口腔の健康の重要性を訴える「全国笑顔月間」キャンペーンを踏まえ、口腔保健財団はこのほど、歯科医師は定期的な歯科検診で摂食障害を早期に発見することができる立場にあると述べています。
英国にある摂食障害の慈善団体「Beat」の臨床アドバイスコーディネーターであるブルック・シャープ氏は、「摂食障害は見た目だけではわかりにくいため、長い間発見されないことが多い」と述べています。しかし、摂食障害の身体的な指標は口の中に現れるため、歯科医がそれをいち早く観察することができるかもしれないと考えているそうです。
口腔保健財団の最高責任者であるナイジェル・カーター博士が指摘するように、歯科医師は通常の歯科検診で口腔内の硬組織と軟組織を調べ、歯の侵食の兆候を探すことはすでに行われています。また、嘔吐の原因となる異物の挿入による口腔内の傷害の可能性を発見する機会にもなっています。

「英国は摂食障害を早期に診断するためのはるかに優れた戦略を必要としています」
― ナイジェル・カーター博士、オーラルヘルス財団

この問題について、カーター博士はプレスリリースで次のようにコメントしています。「英国は、摂食障害を早期に診断するためのはるかに優れた戦略を必要としています。摂食障害が疑われたり、認識されるのが早ければ早いほど、より効果的な治療が可能になります。」 と述べています。

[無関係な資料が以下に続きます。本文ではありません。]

[config.mk]
export PLATFORM = sky130hd
export DESIGN_NAME = tbs_core_board
export DESIGN_NICKNAME = d
export VERILOG_FILES = /design/src/rtl/tbs_pkg.sv /design/src/rtl/tbs_debouncer.sv /design/src/rtl/tbs_core_board.sv
export SDC_FILE = /design/constraint.sdc
export NUM_CORES = 1
export LEC_CHECK = 0
export CAP_MARGIN = 30
export CORE_MARGIN = 5
export CORE_UTILIZATION = 60
export CTS_CLUSTER_DIAMETER = 30
export DETAILED_ROUTE_END_ITERATION = 12
export GPL_ROUTABILITY_DRIVEN = 1
export GPL_TIMING_DRIVEN = 1
export PLACE_DENSITY = 0.82
export REMOVE_ABC_BUFFERS = 1
export SLEW_MARGIN = 25
export SYNTH_ARGS = -nofsm -noshare
export SYNTH_HDL_FRONTEND = slang
export SYNTH_HIERARCHICAL = 1
export SYNTH_SLANG_ARGS = --single-unit
[constraint.sdc]
create_clock -name clock_i -period 9.1 [get_ports clock_i]
set_input_delay 1.82 -clock clock_i [delete_from_list [all_inputs] [get_ports clock_i]]
set_output_delay 1.82 -clock clock_i [all_outputs]
set_load 0.02 [all_outputs]
[src/rtl/tbs_pkg.sv]
// tbs_pkg: shared types and constants for the tracking-threshold sampler board.
package tbs_pkg;

  typedef enum logic [1:0] {
    ST_IDLE      = 2'd0,
    ST_WAIT_TRIG = 2'd1,
    ST_SETTLE    = 2'd2,
    ST_SAMPLE    = 2'd3
  } tbs_state_t;

  localparam int unsigned ATBS_STEP_CAP = 64;
  // 8 MHz / 69 ~= 115200 baud
  localparam int unsigned UART_DIV      = 69;

endpackage

[src/rtl/tbs_debouncer.sv]
// tbs_debouncer: 2-FF synchroniser plus inversion of an active-low switch;
// a new level is accepted only after it has been stable for CYCLES clocks.
module tbs_debouncer
  import tbs_pkg::*;
#(
  parameter int unsigned CYCLES = 65536
) (
  input  logic clk,
  input  logic rst,
  input  logic i_sw_n,
  output logic o_level
);

  localparam int unsigned CW = $clog2(CYCLES + 1);

  logic [1:0]    r_sync;
  logic [CW-1:0] r_cnt;
  logic          r_level;
  logic          w_raw;

  assign w_raw = ~r_sync[1];

  always_ff @(posedge clk or posedge rst) begin
    if (rst) begin
      r_sync  <= '1;
      r_cnt   <= '0;
      r_level <= 1'b0;
    end else begin
      r_sync <= {r_sync[0], i_sw_n};
      if (w_raw == r_level) begin
        r_cnt <= '0;
      end else if (r_cnt == CW'(CYCLES - 1)) begin
        r_level <= w_raw;
        r_cnt   <= '0;
      end else begin
        r_cnt <= r_cnt + 1'b1;
      end
    end
  end

  assign o_level = r_level;

endmodule

[src/rtl/tbs_core_board.sv]
// tbs_core_board: tracking-threshold (TBS/ATBS) level-crossing sampler board core.
// Optional build macro UART_TX_EN adds an 8N1 threshold-update stream on uart_tx_o.
module tbs_core_board
  import tbs_pkg::*;
#(
  parameter int unsigned DAC_BITWIDTH      = 10,
  parameter int unsigned DAC_SETTLING_CLKS = 80,
  parameter int unsigned DEBOUNCE_CYCLES   = 65536,
  parameter int unsigned TBS_WINDOW        = 16,
  parameter int unsigned VIRT_DELTA        = 8
) (
  input  logic                    clock_i,
  input  logic                    reset_i,
  input  logic                    comp_upper_i,
  input  logic                    comp_lower_i,
  input  logic                    trigger_start_sampling_i,
  input  logic                    trigger_start_mode_i,
  input  logic                    adaptive_mode_i,
  input  logic                    control_mode_i,
  input  logic                    signal_select_in_i,
  input  logic                    enable_i,
  input  logic                    select_tbs_delta_steps_i,
  input  logic                    ecg_lod_p_i,
  input  logic                    ecg_lod_n_i,
  input  logic                    uart_rx_i,
  output logic                    signal_select_en_o,
  output logic                    signal_select_in_o,
  output logic                    amp_sdn_o,
  output logic                    dac_pd_o,
  output logic                    dac_clr_o,
  output logic                    dac_wr_upper_o,
  output logic                    dac_wr_lower_o,
  output logic [DAC_BITWIDTH-1:0] dac_upper_o,
  output logic [DAC_BITWIDTH-1:0] dac_lower_o,
  output logic                    dac_pwm_upper_o,
  output logic                    dac_pwm_lower_o,
  output logic                    idle_led_o,
  output logic                    overflow_led_o,
  output logic                    underflow_led_o,
  output logic                    ecg_led_o,
  output logic                    analog_trigger_o,
  output logic                    sc_noc_1_o,
  output logic                    sc_noc_2_o,
  output logic                    uart_tx_o
);

  localparam int unsigned N   = DAC_BITWIDTH;
  localparam int unsigned NW  = N + 1;
  localparam int unsigned SCW = $clog2(DAC_SETTLING_CLKS + 1);

  localparam logic [N-1:0]  MID        = N'(1 << (N - 1));
  localparam logic [N-1:0]  UPPER_INIT = MID + N'(TBS_WINDOW);
  localparam logic [N-1:0]  LOWER_INIT = MID - N'(TBS_WINDOW);
  localparam logic [NW-1:0] CODE_MAX   = {1'b0, {N{1'b1}}};
  localparam logic [NW-1:0] STEP_CAP   = NW'(ATBS_STEP_CAP);

  // Switch bits: 0 trigger mode, 1 adaptive, 2 control, 3 signal select, 4 enable, 5 delta
  logic [5:0] w_sw_raw, w_sw, r_sw_prev;
  logic       w_trig_mode, w_adaptive, w_ctrl, w_sel, w_enable, w_delta, w_cfg_change;

  assign w_sw_raw = {select_tbs_delta_steps_i, enable_i, signal_select_in_i,
                     control_mode_i, adaptive_mode_i, trigger_start_mode_i};

  for (genvar g = 0; g < 6; g++) begin : g_deb
    tbs_debouncer #(.CYCLES(DEBOUNCE_CYCLES)) u_deb (
      .clk    (clock_i),
      .rst    (reset_i),
      .i_sw_n (w_sw_raw[g]),
      .o_level(w_sw[g])
    );
  end

  assign w_trig_mode  = w_sw[0];
  assign w_adaptive   = w_sw[1];
  assign w_ctrl       = w_sw[2];
  assign w_sel        = w_sw[3];
  assign w_enable     = w_sw[4];
  assign w_delta      = w_sw[5];
  assign w_cfg_change = |((w_sw ^ r_sw_prev) & 6'b101011);

  logic [1:0] r_cu_sync, r_cl_sync, r_trig_sync;
  logic       r_trig_prev, w_cu, w_cl, w_trig_rise;

  assign w_cu        = r_cu_sync[1];
  assign w_cl        = r_cl_sync[1];
  assign w_trig_rise = r_trig_sync[1] & ~r_trig_prev;

  always_ff @(posedge clock_i or posedge reset_i) begin
    if (reset_i) begin
      r_cu_sync   <= '0;
      r_cl_sync   <= '1;
      r_trig_sync <= '0;
      r_trig_prev <= 1'b0;
      r_sw_prev   <= '0;
    end else begin
      r_cu_sync   <= {r_cu_sync[0], comp_upper_i};
      r_cl_sync   <= {r_cl_sync[0], comp_lower_i};
      r_trig_sync <= {r_trig_sync[0], trigger_start_sampling_i};
      r_trig_prev <= r_trig_sync[1];
      r_sw_prev   <= w_sw;
    end
  end

  tbs_state_t     r_state, w_next;
  logic [SCW-1:0] r_settle_cnt;
  logic [N-1:0]   r_upper, r_lower, w_upper_nxt, w_lower_nxt;
  logic [NW-1:0]  r_step, w_atbs_step, w_step;
  logic           r_dir_valid, r_dir_up, r_ovf, r_unf, r_wr;
  logic           w_event, w_ovf_set, w_unf_set;

  always_ff @(posedge clock_i or posedge reset_i) begin
    if (reset_i) r_state <= ST_IDLE;
    else         r_state <= w_next;
  end

  // Config changes and enable loss override whatever the state itself would do.
  always_comb begin
    w_next = r_state;
    case (r_state)
      ST_IDLE:      if (w_enable) w_next = ST_WAIT_TRIG;
      ST_WAIT_TRIG: if (!w_trig_mode || w_trig_rise) w_next = ST_SETTLE;
      ST_SETTLE:    if (r_settle_cnt == SCW'(DAC_SETTLING_CLKS)) w_next = ST_SAMPLE;
      ST_SAMPLE:    if (w_cu || !w_cl) w_next = ST_SETTLE;
      default:      w_next = ST_IDLE;
    endcase
    if (r_state != ST_IDLE && w_cfg_change) w_next = ST_WAIT_TRIG;
    if (!w_enable) w_next = ST_IDLE;
  end

  assign w_event = (r_state == ST_SAMPLE) && (w_next == ST_SETTLE);

  always_comb begin
    w_atbs_step = NW'(1);
    if (r_dir_valid && (r_dir_up == w_cu))
      w_atbs_step = (r_step >= (STEP_CAP >> 1)) ? STEP_CAP : (r_step << 1);
    if (w_adaptive)   w_step = w_atbs_step;
    else if (w_delta) w_step = NW'(VIRT_DELTA);
    else              w_step = NW'(1);
  end

  always_comb begin
    w_upper_nxt = r_upper;
    w_lower_nxt = r_lower;
    w_ovf_set   = 1'b0;
    w_unf_set   = 1'b0;
    if (w_cu) begin
      if (({1'b0, r_upper} + w_step) <= CODE_MAX) begin
        w_upper_nxt = r_upper + w_step[N-1:0];
        w_lower_nxt = r_lower + w_step[N-1:0];
      end else begin
        w_ovf_set = 1'b1;
      end
    end else begin
      if ({1'b0, r_lower} >= w_step) begin
        w_upper_nxt = r_upper - w_step[N-1:0];
        w_lower_nxt = r_lower - w_step[N-1:0];
      end else begin
        w_unf_set = 1'b1;
      end
    end
  end

  always_ff @(posedge clock_i or posedge reset_i) begin
    if (reset_i) begin
      r_upper      <= UPPER_INIT;
      r_lower      <= LOWER_INIT;
      r_step       <= NW'(1);
      r_dir_valid  <= 1'b0;
      r_dir_up     <= 1'b0;
      r_ovf        <= 1'b0;
      r_unf        <= 1'b0;
      r_wr         <= 1'b0;
      r_settle_cnt <= '0;
    end else begin
      r_wr         <= (w_next == ST_SETTLE) && (r_state != ST_SETTLE);
      r_settle_cnt <= (r_state == ST_SETTLE) ? r_settle_cnt + 1'b1 : '0;
      if (w_next == ST_WAIT_TRIG) begin
        r_upper     <= UPPER_INIT;
        r_lower     <= LOWER_INIT;
        r_ovf       <= 1'b0;
        r_unf       <= 1'b0;
        r_step      <= NW'(1);
        r_dir_valid <= 1'b0;
      end else if (w_event) begin
        r_upper     <= w_upper_nxt;
        r_lower     <= w_lower_nxt;
        r_ovf       <= r_ovf | w_ovf_set;
        r_unf       <= r_unf | w_unf_set;
        r_step      <= w_atbs_step;
        r_dir_up    <= w_cu;
        r_dir_valid <= 1'b1;
      end else if (r_state == ST_SAMPLE && w_next == ST_SAMPLE) begin
        r_step      <= NW'(1);
        r_dir_valid <= 1'b0;
      end
    end
  end

  logic [N-1:0] r_pwm_cnt;
  logic [2:0]   r_noc_cnt;
  logic         r_noc1, r_noc2;

  // Phase 1 on counts 0-2, phase 2 on counts 4-6; counts 3 and 7 are dead time.
  always_ff @(posedge clock_i or posedge reset_i) begin
    if (reset_i) begin
      r_pwm_cnt <= '0;
      r_noc_cnt <= '0;
      r_noc1    <= 1'b0;
      r_noc2    <= 1'b0;
    end else begin
      r_pwm_cnt <= r_pwm_cnt + 1'b1;
      r_noc_cnt <= r_noc_cnt + 1'b1;
      r_noc1    <= (r_noc_cnt < 3'd3);
      r_noc2    <= (r_noc_cnt >= 3'd4) && (r_noc_cnt != 3'd7);
    end
  end

`ifdef UART_TX_EN
  localparam int unsigned BW = $clog2(UART_DIV);

  logic [19:0]   r_tx_shift;
  logic [4:0]    r_tx_bits;
  logic [BW-1:0] r_tx_baud;
  logic          r_tx_busy, r_tx;
  logic [15:0]   w_tx_word;
  logic          w_unused;

  assign w_tx_word = 16'({w_cu, w_upper_nxt});
  assign w_unused  = uart_rx_i;

  // Two 8N1 frames shifted LSB first: high byte, then low byte.
  always_ff @(posedge clock_i or posedge reset_i) begin
    if (reset_i) begin
      r_tx_shift <= '1;
      r_tx_bits  <= '0;
      r_tx_baud  <= '0;
      r_tx_busy  <= 1'b0;
      r_tx       <= 1'b1;
    end else if (!r_tx_busy) begin
      r_tx <= 1'b1;
      if (w_event && w_ctrl) begin
        r_tx_shift <= {1'b1, w_tx_word[7:0], 1'b0, 1'b1, w_tx_word[15:8], 1'b0};
        r_tx_bits  <= '0;
        r_tx_baud  <= '0;
        r_tx_busy  <= 1'b1;
      end
    end else begin
      r_tx <= r_tx_shift[0];
      if (r_tx_baud == BW'(UART_DIV - 1)) begin
        r_tx_baud  <= '0;
        r_tx_shift <= {1'b1, r_tx_shift[19:1]};
        if (r_tx_bits == 5'd19) r_tx_busy <= 1'b0;
        else                    r_tx_bits <= r_tx_bits + 1'b1;
      end else begin
        r_tx_baud <= r_tx_baud + 1'b1;
      end
    end
  end

  assign uart_tx_o = r_tx;
`else
  logic w_unused;
  assign w_unused  = ^{uart_rx_i, w_ctrl};
  assign uart_tx_o = 1'b1;
`endif

  assign dac_upper_o        = r_upper;
  assign dac_lower_o        = r_lower;
  assign dac_wr_upper_o     = r_wr;
  assign dac_wr_lower_o     = r_wr;
  assign dac_pwm_upper_o    = (r_pwm_cnt < r_upper);
  assign dac_pwm_lower_o    = (r_pwm_cnt < r_lower);
  assign overflow_led_o     = r_ovf;
  assign underflow_led_o    = r_unf;
  assign sc_noc_1_o         = r_noc1;
  assign sc_noc_2_o         = r_noc2;
  assign signal_select_en_o = w_enable;
  assign signal_select_in_o = w_sel;
  assign amp_sdn_o          = w_enable;
  assign dac_pd_o           = ~w_enable;
  assign dac_clr_o          = (r_state != ST_IDLE);
  assign idle_led_o         = (r_state == ST_IDLE);
  assign analog_trigger_o   = (r_state == ST_SETTLE) || (r_state == ST_SAMPLE);
  assign ecg_led_o          = ~(ecg_lod_p_i | ecg_lod_n_i);

endmodule

Yosys cells after proc, flatten, opt, wreduce, memory -nomap -nowiden
Index checks and enable logic that the tools add are counted.

operators by class
  equality and inequality tests = 23
  reduce and logical (&&, ||, !) cells = 25
  magnitude comparators = 7
  mux-type cells = 47
  add/sub/neg operators = 14
  bitwise gates (word level) = 21

operator list
  cell                                                                     count
  17-bit 2-to-1 mux                                                        12
  17-bit by 1-bit adder with 17-bit output, second input constant          6
  17-bit by 16-bit equality test with 1-bit output, second input constant  6
  10-bit 2-to-1 mux                                                        10
  11-bit 2-to-1 mux                                                        6
  10-bit adder                                                             2
  10-bit less-than comparator                                              2
  10-bit subtractor                                                        2
  1-bit NOT                                                                16
  2-bit AND reduction                                                      7
  10-bit by 11-bit adder with 11-bit output                                1
  10-bit by 11-bit >= comparator with 1-bit output                         1
  11-bit by 6-bit >= comparator with 1-bit output, second input constant   1
  11-bit by 10-bit <= comparator with 1-bit output, second input constant  1
  1-bit 2-to-1 mux                                                         11
  10-bit by 1-bit adder with 10-bit output, second input constant          1
  2-bit 2-to-1 mux                                                         5
  2-bit equality test, second input constant                               4
  2-bit case mux with 4 select lines                                       1
  7-bit by 1-bit adder with 7-bit output, second input constant            1
  1-bit equality test                                                      7
  7-bit equality test, second input constant                               1
  7-bit 2-to-1 mux                                                         1
  1-bit logical AND                                                        6
  other kinds (18)                                                         26

word-level totals
  input port bits = 14
  word-level logic and storage cells = 174
  flip-flop bits (word level) = 193

Depth between registers and ports, before layout
Gate-level depths: netlist of the first run.

  depth after elaboration = 12
  gate-level depth with buffers = 16
  mapped depth without buffers = 14

By module
Netlist of the first run, hierarchy kept.

modules (own cells, without submodules)
  module          seq. area each (um^2)  times used  cells each  area an instance (um^2)
  tbs_debouncer   503.0                  5           92          968.4
  tbs_core_board  1789.2                 1           469         4564.4

Worst setup path before layout of the first run
Ideal clock, no wire load.

  path kind = input -> output
  start = input ecg_lod_n_i
  end = output ecg_led_o
  slack = 5.167 ns
  data arrival time = 2.113 ns
  stages on the path = 1
  path through = nor2_1

on the way
  cells in the longest elaborated chain, start to end = 2

RTL lines
  element             RTL line               RTL
  start: declaration  tbs_core_board.sv:24   input logic ecg_lod_n_i,
  1-bit OR            tbs_core_board.sv:284  assign ecg_led_o = ~(ecg_lod_p_i | ecg_lod_n_i);
  1-bit NOT           tbs_core_board.sv:284
  end: declaration    tbs_core_board.sv:40   output logic ecg_led_o,

No other way between the ends.

Final worst setup path of the first run
Same ends and word-level chain as after synthesis.

==> flow_metrics.py, run 1 <==
metrics = {
    "clock_network": {
        "cts_setup_buffers": 0,
        "post_cts_resized": 0,
        "root_buffer": "clkbuf_16",
        "cts_hold_buf": 0,
        "cts_tree": "built",
        "numCtsBuffers": 17,
        "htreeDepth": 4,
        "clockBufferDepth": 2,
        "cts.clk_slew.worst_paths_ns": 0.06,
        "clock-sinks": 171,
        "clock_latency_ns": 0.43,
    },
    "sta": {
        "hold_viol_final": 0,
        "finalSetupViolCount": 0,
        "setup_tns_ns": 0,
        "fmax_mhz": 210.5,
        "slew_viol_final": 0,
        "slew_headroom_pct": 48.29,
        "period_minus_slack_ns": 4.750,
        "worst_pin_slew_ns": 0.7748,
        "fin_skew_ns": 0.007585,
        "fin_ws_ns": 4.350,
        "finalCritPeriodShare_pct": 52.20,
        "rsz0062_at_grt": "false",
    },
    "global_routing": {
        "antenna_found_initial": 0,
        "grt_max_degree": 72,
        "overflow": 0,
        "grt_pass1_wl_um": 31350,
        "grt_pass1_vias": 6655,
        "track_usage_pct": 20.99,
    },
    "synthesis": {
        "synth_most_common_cell": "dfrtp_1",
        "ys_seq_area_share_pct": 45.76,
        "synth_compound_area_share_pct": 10.92,
        "synth_cells": 929,
        "synthSimpleGateAreaFrac_pct": 19.91,
        "synth_edf_count": 0,
        "synth.area.top_cells": "dfrtp_1 40%, ha_1 8.6%, dfstp_2 5.6%",
        "synth.top_cells.by_count": "151 x dfrtp_1, 100 x nor2_1, 76 x inv_1",
        "ys.warnings.count": 6,
        "synth_top_area_share_pct": 40.17,
        "synth_area_um2": 9407,
        "avgSynthCellArea_um2": 10.13,
        "async_reset_ff_share_pct": 100.0,
        "synth.area.mux_share_pct": 1.237,
        "ys_types": 60,
        "synthAdderAreaFrac_pct": 9.072,
        "synth_top_family_by_area": "simple AND/OR/NAND/NOR gates",
        "synth_ff_type": "dfrtp_1",
        "ys_seq_elements": 171,
        "yosys.area_share.xor_xnor_pct": 8.460,
        "synth_area_leader_cell": "dfrtp_1",
    },
    "power": {
        "power_w": 0.001600,
        "powerDensity_nw_per_um2": 149.8,
        "peakVddDrop_uv": 134.9,
        "leakagePower_nw": 4.811,
    },
    "floorplan": {
        "fp.dieH_um": 135.2,
        "placementRows": 45,
        "initial_core_util_pct": 61.42,
        "die_w_um": 135.2,
        "core_um2": 15310,
        "pin_count": 51,
        "die_area_um2": 18280,
    },
    "routing": {
        "wirelength_um": 18310,
        "wl_per_cell_um": 15.16,
        "num_vias": 6827,
        "first_pass_iters": 6,
        "initialDrtViolationCount": 492,
        "routed_via_density": 5.651,
        "drtAntennaViolNets": 0,
        "drc": 0,
    },
    "critical_path": {
        "crit_type": "input pin to primary output",
        "startpoint_type": "input pin",
        "endpoint_kind": "primary output",
        "max_stage_delay_ns": 0.61,
        "path_buf_inv": 2,
        "crit_top_cell": "clkdlybuf4s50_1",
        "crit_required_ns": 7.28,
        "crit_fanout": 1,
        "critPathLaunch": "ecg_lod_n_i",
        "cp_cell_sequence": "clkdlybuf4s50_1 -> nor2_1 -> clkdlybuf4s50_1",
        "cp_data_arrival_time_ns": 2.93,
        "crit_slowest_cell": "clkdlybuf4s50_1",
        "reg2reg_from": "r_cu_sync[1]$_DFF_PP0_",
        "cpLargestDelayFamily": "buffers and inverters",
    },
    "flow_run": {
        "drv_cap": 0,
    },
    "outcome": {
        "outcome": "finished, final reports clean",
    },
    "min_path": {
        "hp-class": "register to register",
        "min_from": "r_trig_sync[0]$_DFF_PP0_",
    },
    "layout": {
        "drive_gt1_share_pct": 9.629,
        "register_area_um2": 4304,
        "antennaDiodeCount": 0,
        "finalInstanceArea_um2": 10680,
        "multi_input_area_um2": 4692,
        "final_core_util_pct": 69.74,
        "fillCellCount": 1147,
        "layout.nets": 1065,
        "area_growth_pct": 13.54,
    },
    "placed_design": {
        "port_buffers": 47,
        "place_congestion": 0.8127,
        "place_hpwl_um": 12680,
        "pre_cts_ws_ns": 4.343,
        "place_area_um2": 10040,
    },
}
==> stage by stage <==
| step | hold slack [ns] | instances |
|---|---|---|
| detailed placement | 0.3347 | 1175 |
| floorplan | 0.3312 | 914 |
| CTS | 0.3502 | 1207 |
| global placement | 0.3342 | 1175 |
| finish | 0.3480 | 1208 |
| global route | 0.3572 | 1208 |
==> state kept, by name (all words and copies together), names as in the netlist, 3 cells and up <==
signal	flops
dac_lower_o	10
dac_upper_o	10
g_deb.u_deb/o_level	5
g_deb.u_deb/r_cnt	85
g_deb.u_deb/r_sync	10
r_noc_cnt	3
r_pwm_cnt	10
r_settle_cnt	7
r_step	11
r_sw_prev	4
==> worst reg2reg max path, cell delays in order, from the launching register on <==
cell and delay [ns]:
dfrtp_1 0.71, xor2_2 0.19, nor2_1 0.51, nor2_1 0.20, ha_1 0.32, nand2b_1 0.09, a31oi_1 0.10, o311ai_0 0.43
a211oi_1 0.16, or3b_1 0.40, buf_4 0.26, mux2_4 0.35, a21oi_1 0.14
==> layer usage <==
metal,track usage [%],share of wire [%],wire (um),up-vias
li1,-,-,-,3351
met3,3.826,3.3,611,39
met1,28.03,46,8432,3309
met2,34.38,48,8828,128
met5,0,0,0,-
met4,7.839,2.4,437,0
==> report_power, final <==
| group | switching [W] | internal [W] | total [W] |
|---|---|---|---|
| Clock | 0.000317 | 0.000439 | 0.000755 |
| Sequential | 0.00000820 | 0.000772 | 0.000780 |
| Combinational | 0.0000409 | 0.0000241 | 0.0000650 |
| Total | 0.000366 | 0.00123 | 0.00160 |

シャープは、この慈善団体がすでに摂食障害を認識し、次のステップで患者に助言するために必要なツールを歯科専門家に提供するために行動を起こしていることを述べました。「ビートでは、現在、歯科医師、栄養士、薬剤師を含むさまざまな医療部門に健康について教育するためのウェビナーシリーズに取り組んでいます。このトレーニングの目的は、専門家が摂食障害の兆候を識別し、患者をサポートする方法を理解することにあります。」

しかし、彼女は、歯科チームが摂食障害の患者に遭遇することはあっても、その状態を治療することは彼らの責任ではない、と指摘しました。その代わり、患者さんに専門家の助けを求めるように指示する必要があります。「摂食障害に対する認識を高めることは重要ですが、摂食障害を診断したり治療したりすることは決して歯科医師の役割ではなく、患者は常に専門家のサポートを受けるよう案内されなければなりません」と彼女は締めくくりました。